Anatomy of a frequency response graph

A headphone frequency response graph plots two things against each other: which frequencies the headphone is reproducing (horizontal axis) and how loudly it's reproducing each one (vertical axis). The line drawn across the graph is the headphone's "fingerprint" — every headphone has a unique shape, and that shape tells you what to expect when you put them on.

How the measurement is made: engineers play a precisely-defined test signal through the headphone — typically a "frequency sweep" that smoothly rises from 20Hz to 20,000Hz at a constant electrical level. A measurement microphone inside an artificial ear (technically called a "head and torso simulator" or HATS) captures what reaches the eardrum at each frequency. The result is plotted as a continuous line showing how the headphone deviates from the input signal across the audible spectrum.

A perfectly transparent headphone would reproduce every frequency at exactly the same level — a flat horizontal line. No real headphone does this, and as we'll see, you wouldn't actually want one that did. But understanding what shape the line takes, and how to read those shapes, gives you a real predictive tool when you're shopping.

Reading the axes (don't skip this)

Frequency response graphs use specific conventions that confuse first-time readers. Understanding the axes is the prerequisite for everything else.

The horizontal (X) axis: frequency in Hertz. The numbers usually run from 20 (bottom of human hearing) on the left to 20,000 (top of human hearing) on the right. Critically, this axis is logarithmic, not linear. The distance from 20Hz to 200Hz on the graph is the same as the distance from 2,000Hz to 20,000Hz — even though the second range covers 18,000Hz and the first covers only 180Hz.

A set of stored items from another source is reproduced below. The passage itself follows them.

### config.mk
export PLATFORM = sky130hd
export DESIGN_NAME = decimal_length_frame_parser_unit_flat
export DESIGN_NICKNAME = d
export VERILOG_FILES = /design/src/rtl/dlfp_pkg.sv /design/src/rtl/dlfp_byte_if.sv /design/src/rtl/dlfp_result_if.sv /design/src/rtl/dlfp_cfg_if.sv /design/src/rtl/dlfp_cfg_regs.sv /design/src/rtl/dlfp_in_stage.sv /design/src/rtl/dlfp_core.sv /design/src/rtl/decimal_length_frame_parser_unit.sv /design/src/flat_wrapper.sv
export VERILOG_INCLUDE_DIRS = /design/src /design/src/rtl
export SDC_FILE = /design/constraint.sdc
export NUM_CORES = 1
export LEC_CHECK = 0
export ABC_CLOCK_PERIOD_IN_PS = 8820
export BUFFER_PORTS_ARGS = -buffer_cell sky130_fd_sc_hd__buf_4
export CAP_MARGIN = 25
export CORE_AREA = 4 4 76 149
export CTS_CLUSTER_DIAMETER = 30
export DETAILED_ROUTE_END_ITERATION = 6
export DIE_AREA = 0 0 80 153
export PLACE_DENSITY = 0.83
export SLEW_MARGIN = 20
export SYNTH_ARGS = -nofsm -noshare
export SYNTH_HDL_FRONTEND = slang
export SYNTH_HIERARCHICAL = 1
export SYNTH_SLANG_ARGS = --single-unit
export TNS_END_PERCENT = 30
### constraint.sdc
create_clock -name i_clk -period 8.82 [get_ports i_clk]
set_input_delay 1.764 -clock i_clk [delete_from_list [all_inputs] [get_ports i_clk]]
set_output_delay 1.764 -clock i_clk [all_outputs]
set_load 0.03 [all_outputs]
### src/rtl/decimal_length_frame_parser_unit_defines.svh
// Assertion macros shared by the frame parser RTL.
// Included by every module that carries concurrent assertions; depends on nothing.
`ifndef DECIMAL_LENGTH_FRAME_PARSER_UNIT_DEFINES_SVH
`define DECIMAL_LENGTH_FRAME_PARSER_UNIT_DEFINES_SVH

`ifndef SYNTHESIS

// Clocked assertion that is switched off while reset is asserted.
`define DLFP_ASSERT(lbl, clk, rst_n, prop, msg) \
    lbl: assert property (@(posedge clk) disable iff (!rst_n) prop) else $error(msg);

// Clocked assertion that is also checked during reset.
`define DLFP_ASSERT_ALWAYS(lbl, clk, prop, msg) \
    lbl: assert property (@(posedge clk) prop) else $error(msg);

`else

`define DLFP_ASSERT(lbl, clk, rst_n, prop, msg)
`define DLFP_ASSERT_ALWAYS(lbl, clk, prop, msg)

`endif

`endif

### src/rtl/dlfp_pkg.sv
// Shared types and constants of the decimal length frame parser.
// No dependencies; every other file of the block but the assertion macro header imports it.
`timescale 1ns / 1ps

package dlfp_pkg;

    localparam int BYTE_W      = 8;
    localparam int LEN_W       = 30;
    localparam int FIELD_W     = 4;
    localparam int FIELD_LIMIT = 15;
    localparam int CFG_INDEX_W = 2;

    localparam logic [BYTE_W-1:0] ASCII_ZERO = 8'd48;
    localparam logic [BYTE_W-1:0] ASCII_NINE = 8'd57;

    localparam logic [BYTE_W-1:0] ENDPOINT_SEP_RESET = 8'd58;
    localparam logic [BYTE_W-1:0] ARGUMENT_SEP_RESET = 8'd44;

    // Configuration register indexes.
    localparam logic [CFG_INDEX_W-1:0] CFG_ENDPOINT_SEP = 2'd0;
    localparam logic [CFG_INDEX_W-1:0] CFG_ARGUMENT_SEP = 2'd1;

    typedef struct packed {
        logic [BYTE_W-1:0] endpoint;
        logic [BYTE_W-1:0] argument;
    } t_seps;

    typedef struct packed {
        logic              valid;
        logic [BYTE_W-1:0] in_byte;
    } t_in_beat;

    typedef struct packed {
        logic [BYTE_W-1:0]  data_byte;
        logic [FIELD_W-1:0] field_number;
        logic               is_separator;
        logic               empty_frame;
        logic               frame_last;
        logic               header_error;
    } t_result;

endpackage

### src/rtl/dlfp_byte_if.sv
// Input byte stream channel of the frame parser.
// Depends on dlfp_pkg for the byte width.
`timescale 1ns / 1ps

interface dlfp_byte_if import dlfp_pkg::*; ();
    logic              valid;
    logic              ready;
    logic [BYTE_W-1:0] in_byte;

    modport source (output valid, output in_byte, input ready);
    modport sink   (input valid, input in_byte, output ready);
endinterface

### src/rtl/dlfp_result_if.sv
// Result channel of the frame parser: one tagged body byte or empty-frame mark per beat.
// Depends on dlfp_pkg for the field widths.
`timescale 1ns / 1ps

interface dlfp_result_if import dlfp_pkg::*; ();
    logic               valid;
    logic               ready;
    logic [BYTE_W-1:0]  data_byte;
    logic [FIELD_W-1:0] field_number;
    logic               is_separator;
    logic               empty_frame;
    logic               frame_last;
    logic               header_error;

    modport source (output valid, output data_byte, output field_number, output is_separator,
                    output empty_frame, output frame_last, output header_error, input ready);
    modport sink   (input valid, input data_byte, input field_number, input is_separator,
                    input empty_frame, input frame_last, input header_error, output ready);
endinterface

### src/rtl/dlfp_cfg_if.sv
// Configuration write channel of the frame parser.
// Depends on dlfp_pkg for the index and data widths.
`timescale 1ns / 1ps

interface dlfp_cfg_if import dlfp_pkg::*; ();
    logic                   valid;
    logic                   ready;
    logic [CFG_INDEX_W-1:0] index;
    logic [BYTE_W-1:0]      data;

    modport source (output valid, output index, output data, input ready);
    modport sink   (input valid, input index, input data, output ready);
endinterface

### src/rtl/dlfp_cfg_regs.sv
// Separator configuration registers of the frame parser.
// Depends on dlfp_pkg for register indexes and reset values.
`timescale 1ns / 1ps

module dlfp_cfg_regs import dlfp_pkg::*; (
    input  logic                   i_clk,
    input  logic                   i_rst_n,
    input  logic                   i_valid,
    input  logic [CFG_INDEX_W-1:0] i_index,
    input  logic [BYTE_W-1:0]      i_data,
    output logic                   o_ready,
    output t_seps                  o_seps
);

    t_seps r_seps;
    t_seps n_seps;

    assign o_ready = 1'b1;
    assign o_seps  = r_seps;

    always_comb begin
        n_seps = r_seps;
        if (i_valid) begin
            // Writes to unknown indexes are dropped.
            unique case (i_index)
                CFG_ENDPOINT_SEP: n_seps.endpoint = i_data;
                CFG_ARGUMENT_SEP: n_seps.argument = i_data;
                default:          n_seps = r_seps;
            endcase
        end
    end

    always_ff @(posedge i_clk) begin
        if (!i_rst_n) begin
            r_seps.endpoint <= ENDPOINT_SEP_RESET;
            r_seps.argument <= ARGUMENT_SEP_RESET;
        end else begin
            r_seps <= n_seps;
        end
    end

endmodule

### src/rtl/dlfp_in_stage.sv
// Input register of the frame parser: holds one accepted byte until the core takes it.
// Depends on dlfp_pkg for the beat type.
`timescale 1ns / 1ps

module dlfp_in_stage import dlfp_pkg::*; (
    input  logic              i_clk,
    input  logic              i_rst_n,
    input  logic              i_valid,
    input  logic [BYTE_W-1:0] i_byte,
    output logic              o_ready,
    input  logic              i_adv,
    output t_in_beat          o_beat
);

    logic              r_valid;
    logic [BYTE_W-1:0] r_byte;
    logic              accept;

    assign o_ready = !r_valid || i_adv;
    assign accept  = i_valid && o_ready;

    assign o_beat.valid   = r_valid;
    assign o_beat.in_byte = r_byte;

    always_ff @(posedge i_clk) begin
        if (!i_rst_n) begin
            r_valid <= 1'b0;
        end else if (accept) begin
            r_valid <= 1'b1;
        end else if (i_adv) begin
            r_valid <= 1'b0;
        end
    end

    always_ff @(posedge i_clk) begin
        if (accept) begin
            r_byte <= i_byte;
        end
    end

endmodule

### src/rtl/dlfp_core.sv
// Frame parsing core: header accumulation, body countdown, field tagging and result register.
// Depends on dlfp_pkg and the assertion macros in decimal_length_frame_parser_unit_defines.svh.
`timescale 1ns / 1ps
`include "decimal_length_frame_parser_unit_defines.svh"

module dlfp_core import dlfp_pkg::*; #(
    parameter int HEADER_DIGITS = 4,
    parameter int MAX_FIELDS    = 16
) (
    input  logic     i_clk,
    input  logic     i_rst_n,
    input  t_in_beat i_beat,
    output logic     o_adv,
    input  t_seps    i_seps,
    input  logic     i_out_ready,
    output logic     o_out_valid,
    output t_result  o_result
);

    localparam int HDR_CNT_W = $clog2(HEADER_DIGITS + 1);
    localparam logic [HDR_CNT_W-1:0] HDR_LAST = HDR_CNT_W'(HEADER_DIGITS - 1);
    localparam logic [FIELD_W-1:0] FIELD_TOP =
        FIELD_W'(((MAX_FIELDS - 1) > FIELD_LIMIT) ? FIELD_LIMIT : (MAX_FIELDS - 1));
    localparam logic [FIELD_W-1:0] FIELD_AFTER_EP = FIELD_W'((FIELD_TOP >= 1) ? 1 : 0);

    logic                 r_in_body,  n_in_body;
    logic [HDR_CNT_W-1:0] r_hdr_cnt,  n_hdr_cnt;
    // Holds the length while the header is read, then counts body bytes down.
    logic [LEN_W-1:0]     r_count,    n_count;
    logic [FIELD_W-1:0]   r_field,    n_field;
    logic                 r_stopped,  n_stopped;
    logic                 r_out_valid;
    t_result              r_result;

    logic [BYTE_W-1:0]    b;
    logic                 digit;
    logic [BYTE_W-1:0]    digit_val;
    logic [LEN_W-1:0]     count_x10;
    logic [LEN_W-1:0]     header_len;
    logic                 hdr_stop;
    logic                 body_last;
    logic                 emit;
    t_result              res;

    assign b     = i_beat.in_byte;
    assign o_adv = i_beat.valid && (!r_out_valid || i_out_ready);

    assign o_out_valid = r_out_valid;
    assign o_result    = r_result;

    always_comb begin
        digit      = !r_stopped && (b >= ASCII_ZERO) && (b <= ASCII_NINE);
        digit_val  = b - ASCII_ZERO;
        count_x10  = (r_count << 3) + (r_count << 1) + LEN_W'(digit_val[3:0]);
        header_len = digit ? count_x10 : r_count;
        hdr_stop   = r_stopped || !digit;
        body_last  = (r_count == LEN_W'(1));

        n_in_body = r_in_body;
        n_hdr_cnt = r_hdr_cnt;
        n_count   = r_count;
        n_field   = r_field;
        n_stopped = r_stopped;
        emit      = 1'b0;
        res       = '0;

        if (!r_in_body) begin
            if (r_hdr_cnt != HDR_LAST) begin
                n_count   = header_len;
                n_stopped = hdr_stop;
                n_hdr_cnt = r_hdr_cnt + HDR_CNT_W'(1);
            end else if (header_len == '0) begin
                emit             = 1'b1;
                res.empty_frame  = 1'b1;
                res.frame_last   = 1'b1;
                res.header_error = hdr_stop;
                n_hdr_cnt        = '0;
                n_count          = '0;
                n_field          = '0;
                n_stopped        = 1'b0;
            end else begin
                n_in_body = 1'b1;
                n_count   = header_len;
                n_stopped = hdr_stop;
                n_hdr_cnt = '0;
                n_field   = '0;
            end
        end else begin
            emit             = 1'b1;
            res.data_byte    = b;
            res.field_number = r_field;
            res.header_error = r_stopped;
            res.frame_last   = body_last;
            n_count          = r_count - LEN_W'(1);
            // Only the first endpoint separator counts; afterwards the argument one does.
            if (r_field == '0) begin
                if (b == i_seps.endpoint) begin
                    res.is_separator = 1'b1;
                    n_field          = FIELD_AFTER_EP;
                end
            end else if (b == i_seps.argument) begin
                res.is_separator = 1'b1;
                if (r_field < FIELD_TOP) begin
                    n_field = r_field + FIELD_W'(1);
                end
            end
            if (body_last) begin
                n_in_body = 1'b0;
                n_field   = '0;
                n_stopped = 1'b0;
                n_count   = '0;
            end
        end
    end

    always_ff @(posedge i_clk) begin
        if (!i_rst_n) begin
            r_in_body <= 1'b0;
            r_hdr_cnt <= '0;
            r_count   <= '0;
            r_field   <= '0;
            r_stopped <= 1'b0;
        end else if (o_adv) begin
            r_in_body <= n_in_body;
            r_hdr_cnt <= n_hdr_cnt;
            r_count   <= n_count;
            r_field   <= n_field;
            r_stopped <= n_stopped;
        end
    end

    always_ff @(posedge i_clk) begin
        if (!i_rst_n) begin
            r_out_valid <= 1'b0;
        end else if (o_adv && emit) begin
            r_out_valid <= 1'b1;
        end else if (i_out_ready) begin
            r_out_valid <= 1'b0;
        end
    end

    always_ff @(posedge i_clk) begin
        if (o_adv && emit) begin
            r_result <= res;
        end
    end

    `DLFP_ASSERT(a_body_count_nonzero, i_clk, i_rst_n, r_in_body |-> (r_count != '0), "body count reached zero inside a body")
    `DLFP_ASSERT(a_field_saturates, i_clk, i_rst_n, r_field <= FIELD_TOP, "field number passed its top")
    `DLFP_ASSERT(a_empty_shape, i_clk, i_rst_n, (r_out_valid && r_result.empty_frame) |-> (r_result.frame_last && (r_result.field_number == '0) && !r_result.is_separator), "malformed empty-frame result")
    `DLFP_ASSERT(a_last_restarts, i_clk, i_rst_n, (o_adv && emit && res.frame_last) |=> (!r_in_body && (r_count == '0) && (r_hdr_cnt == '0) && !r_stopped), "frame end did not restart header")

endmodule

This matters because the logarithmic scale matches how human hearing actually works. Your ear perceives a doubling of frequency as the same musical interval (an octave) regardless of where on the spectrum it happens. The jump from 100Hz to 200Hz sounds like the same "step up" as the jump from 1,000Hz to 2,000Hz. The logarithmic graph reflects that perception.

Practical implication: bass frequencies (20-200Hz) take up the left third of the graph; midrange frequencies (200-2,000Hz) take up the middle third; treble frequencies (2,000-20,000Hz) take up the right third. Three roughly equal-width regions on the graph, despite covering wildly different frequency spans.

The vertical (Y) axis: relative loudness in decibels (dB). The numbers typically span 30dB total — often from -20dB at the bottom to +10dB at the top, with 0dB representing the headphone's reference average level. Higher on the graph means the headphone is louder at that frequency; lower means quieter.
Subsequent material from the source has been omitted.